[Essential thrombocythemia. Clinical, biological study and developmental study of 61 cases].

The 61 observations of primary thrombocythemia described in this report represent approximately 15% of the cases of polycythemia vera recorded by the authors over the same 18-year period. The group includes 35 females and 26 males, with a mean age of 62. The disease is usually discovered on routine blood tests (half of cases), and more rarely because of hemorrhagic or thrombotic manifestations. Splenomegaly is found in one-third of cases. Platelet count is permanently above 800 X 10(9)/l (mean : 1 500 X 10(9)/l); mild hyperleukocytosis (mean : 16 X 10(9)/l) with predominant neutrophil polynuclears is usual but myelemia is not constant (28% of cases) and always very moderate; red cell parameters are normal in three-fourths of cases, while the remaining patients have anemia, either due to iron depletion or not. Reticulinic myelofibrosis, usually minimal, is found in 40% of cases.
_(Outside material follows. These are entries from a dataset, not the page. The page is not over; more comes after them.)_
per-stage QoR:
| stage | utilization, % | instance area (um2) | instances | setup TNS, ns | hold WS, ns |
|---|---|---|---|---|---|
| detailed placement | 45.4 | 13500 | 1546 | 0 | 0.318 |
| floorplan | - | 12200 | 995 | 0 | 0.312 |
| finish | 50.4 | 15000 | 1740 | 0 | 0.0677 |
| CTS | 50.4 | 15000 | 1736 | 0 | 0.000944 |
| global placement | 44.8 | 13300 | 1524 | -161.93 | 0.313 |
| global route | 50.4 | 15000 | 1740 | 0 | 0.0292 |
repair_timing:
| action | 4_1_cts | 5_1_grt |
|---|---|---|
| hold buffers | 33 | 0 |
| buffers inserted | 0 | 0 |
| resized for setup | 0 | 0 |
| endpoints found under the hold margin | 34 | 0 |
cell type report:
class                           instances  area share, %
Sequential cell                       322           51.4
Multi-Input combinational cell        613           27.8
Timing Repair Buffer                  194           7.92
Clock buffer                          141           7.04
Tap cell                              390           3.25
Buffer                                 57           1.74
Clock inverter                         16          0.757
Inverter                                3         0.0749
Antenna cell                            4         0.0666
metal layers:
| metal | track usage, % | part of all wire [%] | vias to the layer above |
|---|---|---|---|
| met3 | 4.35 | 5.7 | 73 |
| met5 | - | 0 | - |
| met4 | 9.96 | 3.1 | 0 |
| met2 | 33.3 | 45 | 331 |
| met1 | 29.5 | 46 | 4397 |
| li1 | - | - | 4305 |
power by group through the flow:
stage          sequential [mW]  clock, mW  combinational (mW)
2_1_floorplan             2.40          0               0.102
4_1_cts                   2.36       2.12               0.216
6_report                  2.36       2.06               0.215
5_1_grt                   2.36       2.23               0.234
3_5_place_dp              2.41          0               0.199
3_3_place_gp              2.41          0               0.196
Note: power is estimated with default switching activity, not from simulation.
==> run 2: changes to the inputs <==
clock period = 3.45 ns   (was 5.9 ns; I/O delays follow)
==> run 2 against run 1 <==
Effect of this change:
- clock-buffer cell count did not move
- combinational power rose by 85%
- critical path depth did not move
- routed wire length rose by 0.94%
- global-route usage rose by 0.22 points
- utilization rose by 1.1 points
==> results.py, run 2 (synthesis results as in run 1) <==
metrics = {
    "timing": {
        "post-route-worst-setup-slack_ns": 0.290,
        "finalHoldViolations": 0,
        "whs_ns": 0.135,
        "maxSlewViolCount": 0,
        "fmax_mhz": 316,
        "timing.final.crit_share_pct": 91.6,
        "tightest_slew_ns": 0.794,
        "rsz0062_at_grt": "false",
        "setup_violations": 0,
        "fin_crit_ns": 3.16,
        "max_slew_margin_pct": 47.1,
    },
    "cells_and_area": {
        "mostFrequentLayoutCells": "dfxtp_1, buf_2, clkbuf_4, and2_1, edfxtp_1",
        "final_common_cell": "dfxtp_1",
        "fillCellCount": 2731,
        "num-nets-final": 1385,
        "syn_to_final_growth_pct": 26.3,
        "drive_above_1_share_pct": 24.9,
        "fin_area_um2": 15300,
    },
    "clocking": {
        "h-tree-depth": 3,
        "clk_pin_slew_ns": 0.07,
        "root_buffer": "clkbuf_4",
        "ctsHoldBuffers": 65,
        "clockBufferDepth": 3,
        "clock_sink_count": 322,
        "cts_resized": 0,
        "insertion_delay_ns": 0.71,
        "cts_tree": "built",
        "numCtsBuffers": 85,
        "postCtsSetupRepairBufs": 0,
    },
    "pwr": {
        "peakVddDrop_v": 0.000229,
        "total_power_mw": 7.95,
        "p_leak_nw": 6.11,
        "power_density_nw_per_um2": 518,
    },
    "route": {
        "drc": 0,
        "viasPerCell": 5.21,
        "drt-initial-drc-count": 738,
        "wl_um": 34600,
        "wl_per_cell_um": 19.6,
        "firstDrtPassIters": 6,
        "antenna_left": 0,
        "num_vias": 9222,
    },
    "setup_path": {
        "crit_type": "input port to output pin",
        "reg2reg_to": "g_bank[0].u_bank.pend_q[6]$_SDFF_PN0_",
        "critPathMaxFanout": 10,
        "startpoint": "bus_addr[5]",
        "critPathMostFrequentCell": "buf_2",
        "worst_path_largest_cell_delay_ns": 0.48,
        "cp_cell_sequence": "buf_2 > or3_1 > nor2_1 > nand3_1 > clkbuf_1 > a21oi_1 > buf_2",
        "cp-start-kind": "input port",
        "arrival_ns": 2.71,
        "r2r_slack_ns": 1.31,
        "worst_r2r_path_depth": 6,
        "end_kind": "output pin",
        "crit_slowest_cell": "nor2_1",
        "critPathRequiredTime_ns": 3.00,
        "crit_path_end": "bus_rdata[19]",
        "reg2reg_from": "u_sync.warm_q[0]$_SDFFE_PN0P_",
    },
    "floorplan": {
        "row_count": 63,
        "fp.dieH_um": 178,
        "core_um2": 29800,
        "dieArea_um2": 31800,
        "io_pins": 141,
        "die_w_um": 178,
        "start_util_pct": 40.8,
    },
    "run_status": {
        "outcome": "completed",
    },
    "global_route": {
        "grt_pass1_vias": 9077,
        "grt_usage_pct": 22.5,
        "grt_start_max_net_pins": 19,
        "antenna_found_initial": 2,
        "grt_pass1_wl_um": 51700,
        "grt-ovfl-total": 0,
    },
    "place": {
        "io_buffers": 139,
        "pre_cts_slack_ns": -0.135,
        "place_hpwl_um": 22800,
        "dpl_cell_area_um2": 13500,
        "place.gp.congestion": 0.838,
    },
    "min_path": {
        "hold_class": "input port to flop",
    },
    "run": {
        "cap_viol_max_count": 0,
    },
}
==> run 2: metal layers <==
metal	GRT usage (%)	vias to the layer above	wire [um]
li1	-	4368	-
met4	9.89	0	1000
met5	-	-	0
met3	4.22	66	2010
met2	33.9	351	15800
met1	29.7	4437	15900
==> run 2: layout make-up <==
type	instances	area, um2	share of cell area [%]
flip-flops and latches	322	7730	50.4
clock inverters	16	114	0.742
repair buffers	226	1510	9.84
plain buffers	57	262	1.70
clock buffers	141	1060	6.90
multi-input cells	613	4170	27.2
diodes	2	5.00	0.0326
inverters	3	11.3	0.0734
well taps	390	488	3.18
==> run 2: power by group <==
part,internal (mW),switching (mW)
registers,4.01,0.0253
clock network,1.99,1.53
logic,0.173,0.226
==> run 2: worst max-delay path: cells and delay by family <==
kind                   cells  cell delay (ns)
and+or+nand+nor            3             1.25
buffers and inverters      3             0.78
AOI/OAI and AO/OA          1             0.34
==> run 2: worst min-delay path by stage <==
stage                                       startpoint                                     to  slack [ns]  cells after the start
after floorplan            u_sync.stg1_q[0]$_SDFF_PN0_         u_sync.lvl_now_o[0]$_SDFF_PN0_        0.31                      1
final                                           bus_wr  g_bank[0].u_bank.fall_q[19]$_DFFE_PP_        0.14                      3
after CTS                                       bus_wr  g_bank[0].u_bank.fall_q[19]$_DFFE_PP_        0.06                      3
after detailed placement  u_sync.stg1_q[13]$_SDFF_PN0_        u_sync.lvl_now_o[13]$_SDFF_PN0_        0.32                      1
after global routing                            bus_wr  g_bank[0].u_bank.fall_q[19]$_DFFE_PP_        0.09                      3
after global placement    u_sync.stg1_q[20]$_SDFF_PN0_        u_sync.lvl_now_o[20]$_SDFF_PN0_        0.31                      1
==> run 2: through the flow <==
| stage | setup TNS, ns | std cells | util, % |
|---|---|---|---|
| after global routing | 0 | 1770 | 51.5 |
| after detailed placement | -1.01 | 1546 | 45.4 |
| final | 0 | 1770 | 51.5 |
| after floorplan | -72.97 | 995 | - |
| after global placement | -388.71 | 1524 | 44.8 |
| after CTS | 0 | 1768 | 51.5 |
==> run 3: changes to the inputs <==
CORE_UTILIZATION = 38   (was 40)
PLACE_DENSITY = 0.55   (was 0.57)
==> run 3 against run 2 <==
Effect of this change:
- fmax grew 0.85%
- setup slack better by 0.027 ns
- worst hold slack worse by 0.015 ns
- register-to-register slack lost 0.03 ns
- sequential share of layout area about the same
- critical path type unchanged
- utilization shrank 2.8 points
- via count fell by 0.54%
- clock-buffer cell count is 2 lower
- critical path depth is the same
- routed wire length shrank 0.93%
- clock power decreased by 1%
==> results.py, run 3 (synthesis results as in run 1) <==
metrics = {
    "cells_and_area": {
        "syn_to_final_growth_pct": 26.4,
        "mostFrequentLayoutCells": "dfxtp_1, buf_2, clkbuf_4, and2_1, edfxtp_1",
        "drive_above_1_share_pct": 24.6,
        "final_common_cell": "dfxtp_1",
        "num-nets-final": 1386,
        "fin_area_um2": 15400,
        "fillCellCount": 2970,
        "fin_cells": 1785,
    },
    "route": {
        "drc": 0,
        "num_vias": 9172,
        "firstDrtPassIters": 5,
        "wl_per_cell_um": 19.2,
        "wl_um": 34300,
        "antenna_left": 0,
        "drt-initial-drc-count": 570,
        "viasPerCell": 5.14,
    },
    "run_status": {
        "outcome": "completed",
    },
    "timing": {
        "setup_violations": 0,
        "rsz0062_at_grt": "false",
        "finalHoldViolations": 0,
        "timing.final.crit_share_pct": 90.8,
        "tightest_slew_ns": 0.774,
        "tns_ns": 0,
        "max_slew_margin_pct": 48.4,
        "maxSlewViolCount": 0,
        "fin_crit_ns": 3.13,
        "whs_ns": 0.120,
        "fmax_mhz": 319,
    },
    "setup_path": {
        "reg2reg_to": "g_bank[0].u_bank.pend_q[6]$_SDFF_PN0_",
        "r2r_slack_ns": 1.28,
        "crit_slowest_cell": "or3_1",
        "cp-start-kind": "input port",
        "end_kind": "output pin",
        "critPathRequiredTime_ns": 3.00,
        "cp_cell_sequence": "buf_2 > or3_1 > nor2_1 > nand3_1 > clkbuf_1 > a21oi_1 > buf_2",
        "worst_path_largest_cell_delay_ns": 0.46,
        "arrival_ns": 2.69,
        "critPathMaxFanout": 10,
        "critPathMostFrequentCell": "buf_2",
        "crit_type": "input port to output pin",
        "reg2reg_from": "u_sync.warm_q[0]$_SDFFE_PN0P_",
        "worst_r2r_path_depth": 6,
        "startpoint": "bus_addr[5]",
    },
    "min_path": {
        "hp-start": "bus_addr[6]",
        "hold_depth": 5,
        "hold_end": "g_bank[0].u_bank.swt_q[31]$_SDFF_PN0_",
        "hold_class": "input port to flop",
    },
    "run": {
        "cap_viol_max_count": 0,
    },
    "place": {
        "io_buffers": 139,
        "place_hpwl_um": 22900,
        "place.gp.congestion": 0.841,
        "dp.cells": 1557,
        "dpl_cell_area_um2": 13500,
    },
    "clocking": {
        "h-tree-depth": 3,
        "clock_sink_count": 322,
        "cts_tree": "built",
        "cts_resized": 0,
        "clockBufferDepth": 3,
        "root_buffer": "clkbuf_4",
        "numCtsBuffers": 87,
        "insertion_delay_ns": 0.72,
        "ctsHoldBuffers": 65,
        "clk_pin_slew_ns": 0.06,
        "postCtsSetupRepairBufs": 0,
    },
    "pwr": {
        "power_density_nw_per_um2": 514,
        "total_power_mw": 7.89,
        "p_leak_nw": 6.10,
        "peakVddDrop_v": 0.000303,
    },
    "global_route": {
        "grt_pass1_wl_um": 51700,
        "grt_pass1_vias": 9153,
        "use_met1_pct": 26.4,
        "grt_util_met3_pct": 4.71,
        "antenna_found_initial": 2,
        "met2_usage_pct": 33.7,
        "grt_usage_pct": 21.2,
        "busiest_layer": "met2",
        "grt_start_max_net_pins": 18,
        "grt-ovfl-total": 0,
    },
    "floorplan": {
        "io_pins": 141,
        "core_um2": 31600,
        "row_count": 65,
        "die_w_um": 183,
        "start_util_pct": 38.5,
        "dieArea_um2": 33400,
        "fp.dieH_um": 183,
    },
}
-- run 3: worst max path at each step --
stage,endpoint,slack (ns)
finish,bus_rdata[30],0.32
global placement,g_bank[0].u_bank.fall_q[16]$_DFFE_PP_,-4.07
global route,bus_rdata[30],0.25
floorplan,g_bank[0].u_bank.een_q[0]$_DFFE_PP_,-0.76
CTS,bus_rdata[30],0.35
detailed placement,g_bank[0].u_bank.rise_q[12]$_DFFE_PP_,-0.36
<file path="config.mk">
export PLATFORM = sky130hd
export DESIGN_NAME = xfer_pair
export DESIGN_NICKNAME = d
export VERILOG_FILES = /design/src/rtl/xfer_pkg.sv /design/src/rtl/xfer_shadow_reg.sv /design/src/rtl/xfer_pipe_reg.sv /design/src/rtl/xfer_port_ctrl.sv /design/src/rtl/xfer_pair.sv
export SDC_FILE = /design/constraint.sdc
export NUM_CORES = 1
export LEC_CHECK = 0
export ABC_AREA = 1
export ABC_CLOCK_PERIOD_IN_PS = 800
export BUFFER_PORTS_ARGS = -buffer_cell sky130_fd_sc_hd__buf_2
export CORE_MARGIN = 2
export CORE_UTILIZATION = 35
export DETAILED_ROUTE_END_ITERATION = 12
export SLEW_MARGIN = 40
export SYNTH_ARGS = -nofsm -noshare
export SYNTH_HDL_FRONTEND = slang
export SYNTH_SLANG_ARGS = --single-unit
</file>
<file path="constraint.sdc">
create_clock -name clk_i -period 0.8 [get_ports clk_i]
set_input_delay 0.2 -clock clk_i [delete_from_list [all_inputs] [get_ports clk_i]]
set_output_delay 0.2 -clock clk_i [all_outputs]
set_load 0.02 [all_outputs]
</file>
**config.mk**
```make
export PLATFORM = sky130hd
export DESIGN_NAME = rd_return_sched
export DESIGN_NICKNAME = d
export VERILOG_FILES = /design/src/rtl/rrs_pkg.sv /design/src/rtl/rrs_fifo.sv /design/src/rtl/rrs_pick.sv /design/src/rtl/rrs_seq.sv /design/src/rtl/rd_return_sched.sv
export SDC_FILE = /design/constraint.sdc
export NUM_CORES = 1
export LEC_CHECK = 0
export BUFFER_PORTS_ARGS = -buffer_cell sky130_fd_sc_hd__buf_2
export CORE_MARGIN = 2
export CORE_UTILIZATION = 68
export CTS_BUF_LIST = sky130_fd_sc_hd__clkbuf_4 sky130_fd_sc_hd__clkbuf_8
export CTS_CLUSTER_SIZE = 8
export DETAILED_ROUTE_END_ITERATION = 16
export PLACE_DENSITY = 0.87
export SLEW_MARGIN = 20
export SYNTH_ARGS = -nofsm -noshare
export SYNTH_HDL_FRONTEND = slang
export SYNTH_SLANG_ARGS = --single-unit
```
**constraint.sdc**
```tcl
create_clock -name clk -period 18.5 [get_ports clk]
set_clock_uncertainty 0.15 [all_clocks]
set_input_delay 2.775 -clock clk [delete_from_list [all_inputs] [get_ports clk]]
set_output_delay 2.775 -clock clk [all_outputs]
set_load 0.01 [all_outputs]
```
==> src/rtl/dtac_pkg.sv <==
package dtac_pkg;
  typedef enum logic [1:0] {
    ADP_NORMAL = 2'd0,
    ADP_SLOW   = 2'd1,
    ADP_HALT   = 2'd2
  } adp_mode_e;
endpackage

==> src/rtl/dtac_level.sv <==
// Peak-hold magnitude follower: instant attack, geometric release.
module dtac_level #(
  parameter int DATA_W   = 16,
  parameter int DECAY_SH = 5
) (
  input  logic              clk,
  input  logic              rst,
  input  logic              smp_valid,
  input  logic [DATA_W-1:0] smp,
  output logic [DATA_W-1:0] lvl
);
  logic [DATA_W-1:0] mag;
  logic [DATA_W-1:0] decayed;
  logic [DATA_W-1:0] nxt;

  always_comb begin
    mag     = smp[DATA_W-1] ? (~smp + DATA_W'(1)) : smp;
    decayed = lvl - (lvl >> DECAY_SH);
    nxt     = (mag > decayed) ? mag : decayed;
  end

  always_ff @(posedge clk) begin
    if (rst)            lvl <= '0;
    else if (smp_valid) lvl <= nxt;
  end
endmodule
Medullary karyotype is always normal, without chromosome Ph1. Platelet functional abnormalities are not constant and do not correlate with the magnitude of thrombocythemia. 51 patients (84%) received myelosuppressive therapy, mainly by busulfan or radioactive phosphorus. Most deaths were due to intercurrent causes and only one patient developed acute leukemia. 71% of patients are alive at five years and subsequent decrease in the actuarial survival curve is very gradual.